• _Required work_: Check the records below line by line. Give the count of lines with "prdata", and nothing else.

(Stored data)
**config.mk**
```make
export PLATFORM = sky130hd
export DESIGN_NAME = psas_top
export DESIGN_NICKNAME = d
export VERILOG_FILES = /design/src/rtl/psas_mem.v /design/src/rtl/psas_div.v /design/src/rtl/psas_top.v
export VERILOG_INCLUDE_DIRS = /design/src /design/src/pkg
export SDC_FILE = /design/constraint.sdc
export NUM_CORES = 2
export LEC_CHECK = 0
export ABC_AREA = 1
export BUFFER_PORTS_ARGS = -buffer_cell sky130_fd_sc_hd__buf_2
export CAP_MARGIN = 0
export CORE_ASPECT_RATIO = 1.4
export CORE_MARGIN = 2
export CORE_UTILIZATION = 36
export DETAILED_ROUTE_END_ITERATION = 12
export PLACE_DENSITY = 0.5
export SKIP_CTS_REPAIR_TIMING = 1
export SYNTH_ARGS = -nofsm -noshare
export SYNTH_HDL_FRONTEND = slang
export SYNTH_HIERARCHICAL = 1
export SYNTH_SLANG_ARGS = --single-unit
export TNS_END_PERCENT = 1
```
**constraint.sdc**
```tcl
create_clock -name pclk -period 8.92 [get_ports pclk]
set_input_delay 0.446 -clock pclk [delete_from_list [all_inputs] [get_ports pclk]]
set_output_delay 0.446 -clock pclk [all_outputs]
set_load 0.005 [all_outputs]
```
**src/pkg/psas_consts.vh**
```
`ifndef PSAS_CONSTS_VH
`define PSAS_CONSTS_VH
// register byte offsets
`define PSAS_CTRL          12'h000
`define PSAS_VFSEL         12'h004
`define PSAS_FMAX          12'h008
`define PSAS_ACC1          12'h00c
`define PSAS_DEC1          12'h010
`define PSAS_ACC2          12'h014
`define PSAS_DEC2          12'h018
`define PSAS_STATUS        12'h01c
`define PSAS_RAMPDUR       12'h020
`define PSAS_TBL_BASE      12'h100
// table word indices
`define PSAS_IX_SPEED      6'd0
`define PSAS_IX_RAMP       6'd8
`define PSAS_IX_SEQF       6'd23
`define PSAS_IX_RTIME      6'd32
`define PSAS_IX_DIR        6'd40
`define PSAS_IX_HOLE       6'd31
`define PSAS_IX_LAST       6'd47
// ctrl fields
`define PSAS_CTRL_PMODE    0
`define PSAS_CTRL_SMODE_LO 1
`define PSAS_CTRL_SMODE_HI 3
// limits, 0.01 Hz and 0.1 s units
`define PSAS_FREQ_MAX      16'd59900
`define PSAS_TIME_MAX      16'd36000
`define PSAS_RAMP_MIN      16'd1
`define PSAS_DIR_MAX       16'd2
`define PSAS_VF_PROG       4'd7
`define PSAS_VF60_FIRST    4'd4
`define PSAS_F50           16'd5000
`define PSAS_F60           16'd6000
// reset values
`define PSAS_RST_ACC       16'd100
`define PSAS_RST_FMAX      16'd6000
// direction codes
`define PSAS_DIR_STOP      2'd0
`define PSAS_DIR_FWD       2'd1
`define PSAS_DIR_REV       2'd2
// timing
`define PSAS_CLK_NS        20
`define PSAS_TICK_NS       100000000
`endif

```
**src/rtl/psas_mem.v**
```verilog
`timescale 1ns/1ps
// setting table: one write port, two registered read ports
module psas_mem #(
	parameter DW = 16,
	parameter AW = 6
) (
	input  wire          pclk,
	input  wire          presetn,
	input  wire          we,
	input  wire [AW-1:0] waddr,
	input  wire [DW-1:0] wdata,
	input  wire [AW-1:0] ra_addr,
	output reg  [DW-1:0] ra_data,
	input  wire [AW-1:0] rb_addr,
	output reg  [DW-1:0] rb_data
);
	reg [DW-1:0] mem [0:(1<<AW)-1];
	integer i;

	// reset clears every entry so no step or preset starts undefined
	always @(posedge pclk or negedge presetn) begin
		if (!presetn) begin
			for (i = 0; i < (1<<AW); i = i + 1)
				mem[i] <= {DW{1'b0}};
			ra_data <= {DW{1'b0}};
			rb_data <= {DW{1'b0}};
		end else begin
			if (we)
				mem[waddr] <= wdata;
			ra_data <= mem[ra_addr];
			rb_data <= mem[rb_addr];
		end
	end
endmodule

```
**src/rtl/psas_div.v**
```verilog
`timescale 1ns/1ps
// restoring divider, one quotient bit per clock, saturating result
module psas_div #(
	parameter NW = 32,
	parameter DW = 16
) (
	input  wire          pclk,
	input  wire          presetn,
	input  wire          start,
	input  wire [NW-1:0] num,
	input  wire [DW-1:0] den,
	output reg           busy,
	output reg           done,
	output reg  [DW-1:0] quo
);
	reg [NW-1:0] q_q;
	reg [DW:0]   rem_q;
	reg [DW-1:0] den_q;
	reg [5:0]    cnt_q;
	reg          last_q;
	wire [DW:0]  trial;

	assign trial = {rem_q[DW-1:0], q_q[NW-1]} - {1'b0, den_q};

	always @(posedge pclk or negedge presetn) begin
		if (!presetn) begin
			q_q   <= {NW{1'b0}};
			rem_q <= {(DW+1){1'b0}};
			den_q <= {DW{1'b0}};
			cnt_q <= 6'h00;
			last_q <= 1'b0;
			busy  <= 1'b0;
			done  <= 1'b0;
			quo   <= {DW{1'b0}};
		end else begin
			done   <= 1'b0;
			last_q <= 1'b0;
			if (start) begin
				q_q   <= num;
				rem_q <= {(DW+1){1'b0}};
				den_q <= den;
				cnt_q <= NW[5:0];
				busy  <= 1'b1;
			end else if (busy) begin
				if (!trial[DW]) begin
					rem_q <= trial;
					q_q   <= {q_q[NW-2:0], 1'b1};
				end else begin
					rem_q <= {rem_q[DW-1:0], q_q[NW-1]};
					q_q   <= {q_q[NW-2:0], 1'b0};
				end
				cnt_q <= cnt_q - 6'h01;
				if (cnt_q == 6'h01) begin
					busy   <= 1'b0;
					last_q <= 1'b1;
				end
			end else if (last_q) begin
				// zero divisor or overflow gives the longest duration
				if (den_q == {DW{1'b0}} || q_q[NW-1:DW] != {(NW-DW){1'b0}})
					quo <= {DW{1'b1}};
				else
					quo <= q_q[DW-1:0];
				// done rises with quo on the same edge so the reader never takes the old quotient
				done <= 1'b1;
			end
		end
	end
endmodule

```
**src/rtl/psas_top.v**
```verilog
// The APB interface to the registers and the placing of the registers are this design's own decisions.
`timescale 1ns/1ps
`include "psas_consts.vh"
// Function
// - preset mode 0 shares global ramps, 1 gives each preset its own pair
// - eight preset speeds 0.00 to 599.00 Hz; preset 0 is keypad frequency
// - sixteen preset ramp times, each 0.1 to 3600.0 s
// - common mode uses selected global pair 1 or 2 for every preset
// - individual mode uses the target preset's own accel or decel time
// - ramp duration equals time times frequency change over maximum frequency
// - maximum is programmable value for pattern 7, else 50 or 60 Hz
// - mode 0 off; 1,4 single; 2,5 periodic; 3,6 hold final step
// - restart: modes 1-3 resume unfinished step, modes 4-6 restart at the lowest step with a nonzero running time
// - steps 1-7 use own frequency command; step 0 uses keypad frequency
// - each step has a running time 0.00 to 3600.0 s
// - each step has direction: 0 stop, 1 forward, 2 reverse
// - while sequencing, ramps use the selected global pair
module psas_top #(
	parameter TICK_CYC = `PSAS_TICK_NS / `PSAS_CLK_NS
) (
	input  wire        pclk,
	input  wire        presetn,
	input  wire        psel,
	input  wire        penable,
	input  wire        pwrite,
	input  wire [11:0] paddr,
	input  wire [31:0] pwdata,
	output reg  [31:0] prdata,
	output reg         pready,
	output reg         pslverr,
	input  wire        run_switch,
	input  wire        reverse_sel,
	input  wire [2:0]  speed_sel,
	input  wire        ramp_pair2_sel,
	input  wire        seq_enable,
	output reg  [15:0] freq_cmd,
	output reg         run_cmd,
	output reg         fwd_cmd,
	output reg         rev_cmd,
	output reg  [15:0] ramp_time,
	output reg         ramp_accel,
	output reg  [15:0] ramp_dur,
	output reg         seq_busy,
	output reg  [2:0]  seq_step
);
	localparam S_IDLE = 2'd0;
	localparam S_RUN  = 2'd1;
	localparam S_HOLD = 2'd2;
	localparam S_DONE = 2'd3;

	reg         pmode_q;
	reg  [2:0]  smode_q;
	reg  [3:0]  vf_q;
	reg  [15:0] fmax_q, acc1_q, dec1_q, acc2_q, dec2_q;
	reg  [1:0]  st_q;
	reg  [2:0]  step_q;
	reg  [15:0] elap_q;
	reg  [31:0] tick_q;
	reg         resume_q, go_d1_q;
	reg  [7:0]  nz_q;
	reg  [2:0]  ph_q, ph1_q, rr_q, rr1_q, sel_q;
	reg  [15:0] spd_q, sfrq_q, stime_q, pacc_q, pdec_q;
	reg  [1:0]  sdir_q;
	reg  [5:0]  rb_addr;
	reg  [15:0] tgt, rt_sel, dlt, fmax_eff, wval;
	reg  [1:0]  dir_now;
	reg         run_now;
	reg  [31:0] rd_d;
	reg         map_ok;
	reg  [3:0]  nfirst, nnext;
	wire [15:0] ra_data, rb_data, div_q;
	wire        div_done;
	wire [5:0]  tix = paddr[7:2];
	wire        in_tbl = paddr[11:8] == `PSAS_TBL_BASE >> 8 && tix <= `PSAS_IX_LAST
	                     && tix != `PSAS_IX_HOLE;
	wire        acc_ph = psel & penable;
	wire        wr_go = acc_ph & pwrite & pready;
	wire        seq_go = smode_q != 3'd0 && seq_enable && run_switch;
	wire        seq_on = seq_go && (st_q == S_RUN || st_q == S_HOLD);
	wire        tick = tick_q == TICK_CYC - 1;
	wire        resumable = smode_q <= 3'd3;
	wire [15:0] trun = elap_q + 16'd1;

	// lowest enabled step above s; bit 3 set when none remains
	function [3:0] nxt;
		input [2:0] s;
		input [7:0] m;
		integer k;
		begin
			nxt = 4'h8;
			for (k = 7; k >= 0; k = k - 1)
				if (k > s && m[k])
					nxt = k[3:0];
		end
	endfunction

	psas_mem #(.DW(16), .AW(6)) u_mem (
		.pclk    (pclk),
		.presetn (presetn),
		.we      (wr_go & in_tbl),
		.waddr   (tix),
		.wdata   (wval),
		.ra_addr (tix),
		.ra_data (ra_data),
		.rb_addr (rb_addr),
		.rb_data (rb_data)
	);

	// clamp written table values to their ranges
	always @* begin
		wval = pwdata[15:0];
		if (pwdata[31:16] != 16'h0000)
			wval = 16'hffff;
		if (tix < `PSAS_IX_RAMP || (tix > `PSAS_IX_SEQF && tix < `PSAS_IX_RTIME)) begin
			if (wval > `PSAS_FREQ_MAX)
				wval = `PSAS_FREQ_MAX;
		end else if (tix < `PSAS_IX_SEQF + 6'd1) begin
			if (wval > `PSAS_TIME_MAX)
				wval = `PSAS_TIME_MAX;
			else if (wval < `PSAS_RAMP_MIN)
				wval = `PSAS_RAMP_MIN;
		end else if (tix < `PSAS_IX_DIR) begin
			if (wval > `PSAS_TIME_MAX)
				wval = `PSAS_TIME_MAX;
		end else if (wval > `PSAS_DIR_MAX) begin
			wval = `PSAS_DIR_MAX;
		end
	end

	// apb read decode; data comes one cycle into the access phase
	always @* begin
		rd_d   = 32'h0000_0000;
		map_ok = 1'b1;
		if (in_tbl)
			rd_d = {16'h0000, ra_data};
		else if (paddr == `PSAS_CTRL)
			rd_d = {28'h0000000, smode_q, pmode_q};
		else if (paddr == `PSAS_VFSEL)
			rd_d = {28'h0000000, vf_q};
		else if (paddr == `PSAS_FMAX)
			rd_d = {16'h0000, fmax_q};
		else if (paddr == `PSAS_ACC1)
			rd_d = {16'h0000, acc1_q};
		else if (paddr == `PSAS_DEC1)
			rd_d = {16'h0000, dec1_q};
		else if (paddr == `PSAS_ACC2)
			rd_d = {16'h0000, acc2_q};
		else if (paddr == `PSAS_DEC2)
			rd_d = {16'h0000, dec2_q};
		else if (paddr == `PSAS_STATUS)
			rd_d = {24'h000000, nz_q == 8'h00, resume_q, st_q, step_q, seq_busy};
		else if (paddr == `PSAS_RAMPDUR)
			rd_d = {16'h0000, ramp_dur};
		else
			map_ok = 1'b0;
	end

	always @(posedge pclk or negedge presetn) begin
		if (!presetn) begin
			prdata  <= 32'h0000_0000;
			pready  <= 1'b0;
			pslverr <= 1'b0;
			pmode_q <= 1'b0;
			smode_q <= 3'd0;
			vf_q    <= 4'h0;
			fmax_q  <= `PSAS_RST_FMAX;
			acc1_q  <= `PSAS_RST_ACC;
			dec1_q  <= `PSAS_RST_ACC;
			acc2_q  <= `PSAS_RST_ACC;
			dec2_q  <= `PSAS_RST_ACC;
		end else begin
			pready  <= acc_ph & ~pready;
			pslverr <= acc_ph & ~pready & ~map_ok;
			// an unmapped access of either direction reads back zero
			if (acc_ph & ~pready & (~pwrite | ~map_ok))
				prdata <= rd_d;
			if (wr_go) begin
				if (paddr == `PSAS_CTRL) begin
					pmode_q <= pwdata[`PSAS_CTRL_PMODE];
					smode_q <= pwdata[`PSAS_CTRL_SMODE_HI:`PSAS_CTRL_SMODE_LO] > 3'd6 ?
					           3'd6 : pwdata[`PSAS_CTRL_SMODE_HI:`PSAS_CTRL_SMODE_LO];
				end else if (paddr == `PSAS_VFSEL)
					vf_q <= pwdata[3:0];
				else if (paddr == `PSAS_FMAX)
					fmax_q <= pwdata[15:0];
				else if (paddr == `PSAS_ACC1)
					acc1_q <= pwdata[15:0];
				else if (paddr == `PSAS_DEC1)
					dec1_q <= pwdata[15:0];
				else if (paddr == `PSAS_ACC2)
					acc2_q <= pwdata[15:0];
				else if (paddr == `PSAS_DEC2)
					dec2_q <= pwdata[15:0];
			end
		end
	end

	// round-robin fetch of the settings the control logic needs
	// a preset's ramps come before its speed, so a new target never uses stale times
	always @* begin
		case (ph_q)
		3'd0: rb_addr = `PSAS_IX_RAMP + {2'd0, sel_q, 1'b0};
		3'd1: rb_addr = `PSAS_IX_RAMP + {2'd0, sel_q, 1'b1};
		3'd2: rb_addr = {3'd0, sel_q};
		3'd3: rb_addr = step_q == 3'd0 ? 6'd0 : `PSAS_IX_SEQF + {3'd0, step_q};
		3'd4: rb_addr = `PSAS_IX_RTIME + {3'd0, step_q};
		3'd5: rb_addr = `PSAS_IX_DIR + {3'd0, step_q};
		default: rb_addr = `PSAS_IX_RTIME + {3'd0, rr_q};
		endcase
	end

	always @(posedge pclk or negedge presetn) begin
		if (!presetn) begin
			ph_q    <= 3'd0;
			ph1_q   <= 3'd7;
			rr_q    <= 3'd0;
			rr1_q   <= 3'd0;
			sel_q   <= 3'd0;
			nz_q    <= 8'h00;
			spd_q   <= 16'h0000;
			sfrq_q  <= 16'h0000;
			stime_q <= 16'h0000;
			sdir_q  <= `PSAS_DIR_STOP;
			pacc_q  <= `PSAS_RST_ACC;
			pdec_q  <= `PSAS_RST_ACC;
		end else begin
			ph_q  <= ph_q == 3'd6 ? 3'd0 : ph_q + 3'd1;
			ph1_q <= ph_q;
			rr1_q <= rr_q;
			if (ph_q == 3'd6) begin
				rr_q  <= rr_q + 3'd1;
				sel_q <= speed_sel;
			end
			// cleared table entries must not give a zero ramp time
			case (ph1_q)
			3'd0: pacc_q  <= rb_data < `PSAS_RAMP_MIN ? `PSAS_RAMP_MIN : rb_data;
			3'd1: pdec_q  <= rb_data < `PSAS_RAMP_MIN ? `PSAS_RAMP_MIN : rb_data;
			3'd2: spd_q   <= rb_data;
			3'd3: sfrq_q  <= rb_data;
			3'd4: stime_q <= rb_data;
			3'd5: sdir_q  <= rb_data[1:0];
			3'd6: nz_q[rr1_q] <= rb_data != 16'h0000;
			default: nz_q <= nz_q;
			endcase
		end
	end

	always @* begin
		nfirst = nz_q[0] ? 4'h0 : nxt(3'd0, nz_q);
		nnext  = nxt(step_q, nz_q);
	end

	// sequencer
	always @(posedge pclk or negedge presetn) begin
		if (!presetn) begin
			st_q     <= S_IDLE;
			step_q   <= 3'd0;
			elap_q   <= 16'h0000;
			tick_q   <= 32'h0000_0000;
			resume_q <= 1'b0;
			go_d1_q  <= 1'b0;
		end else begin
			go_d1_q <= seq_go;
			tick_q  <= (tick || st_q != S_RUN) ? 32'h0000_0000 : tick_q + 32'h0000_0001;
			case (st_q)
			S_IDLE: begin
				if (seq_go && !go_d1_q) begin
					if (!(resumable && resume_q)) begin
						step_q <= nfirst[2:0];
						elap_q <= 16'h0000;
					end
					resume_q <= 1'b0;
					st_q     <= nfirst[3] ? S_DONE : S_RUN;
				end
			end
			S_RUN: begin
				if (!seq_go) begin
					resume_q <= 1'b1;
					st_q     <= S_IDLE;
				end else if (tick) begin
					if (trun < stime_q) begin
						elap_q <= trun;
					end else begin
						elap_q <= 16'h0000;
						if (!nnext[3])
							step_q <= nnext[2:0];
						else if (smode_q == 3'd2 || smode_q == 3'd5)
							step_q <= nfirst[2:0];
						else if (smode_q == 3'd3 || smode_q == 3'd6)
							st_q <= S_HOLD;
						else
							st_q <= S_DONE;
					end
				end
			end
			default: begin
				// finished cycle: next run always begins fresh
				if (!seq_go) begin
					resume_q <= 1'b0;
					st_q     <= S_IDLE;
				end
			end
			endcase
		end
	end

	// command selection
	always @* begin
		if (seq_on) begin
			tgt     = sfrq_q;
			dir_now = sdir_q;
			run_now = sdir_q != `PSAS_DIR_STOP;
		end else if (seq_go || (smode_q != 3'd0 && seq_enable)) begin
			tgt     = freq_cmd;
			dir_now = `PSAS_DIR_STOP;
			run_now = 1'b0;
		end else begin
			tgt     = spd_q;
			dir_now = reverse_sel ? `PSAS_DIR_REV : `PSAS_DIR_FWD;
			run_now = run_switch;
		end
		if (!pmode_q || seq_on)
			rt_sel = tgt > freq_cmd ? (ramp_pair2_sel ? acc2_q : acc1_q) :
			         (ramp_pair2_sel ? dec2_q : dec1_q);
		else
			rt_sel = tgt > freq_cmd ? pacc_q : pdec_q;
		dlt = tgt > freq_cmd ? tgt - freq_cmd : freq_cmd - tgt;
		if (vf_q == `PSAS_VF_PROG)
			fmax_eff = fmax_q;
		else
			fmax_eff = vf_q < `PSAS_VF60_FIRST ? `PSAS_F50 : `PSAS_F60;
	end

	psas_div #(.NW(32), .DW(16)) u_div (
		.pclk    (pclk),
		.presetn (presetn),
		.start   (tgt != freq_cmd),
		.num     (rt_sel * dlt),
		.den     (fmax_eff),
		.busy    (),
		.done    (div_done),
		.quo     (div_q)
	);

	always @(posedge pclk or negedge presetn) begin
		if (!presetn) begin
			freq_cmd   <= 16'h0000;
			run_cmd    <= 1'b0;
			fwd_cmd    <= 1'b0;
			rev_cmd    <= 1'b0;
			ramp_time  <= `PSAS_RST_ACC;
			ramp_accel <= 1'b0;
			ramp_dur   <= 16'h0000;
			seq_busy   <= 1'b0;
			seq_step   <= 3'd0;
		end else begin
			if (tgt != freq_cmd) begin
				ramp_time  <= rt_sel;
				ramp_accel <= tgt > freq_cmd;
			end
			freq_cmd <= tgt;
			run_cmd  <= run_now;
			fwd_cmd  <= run_now && dir_now == `PSAS_DIR_FWD;
			rev_cmd  <= run_now && dir_now == `PSAS_DIR_REV;
			seq_busy <= seq_on;
			seq_step <= step_q;
			// duration lags the new target by the divider's latency
			if (div_done)
				ramp_dur <= div_q;
		end
	end
endmodule

```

• _Written answer_: 3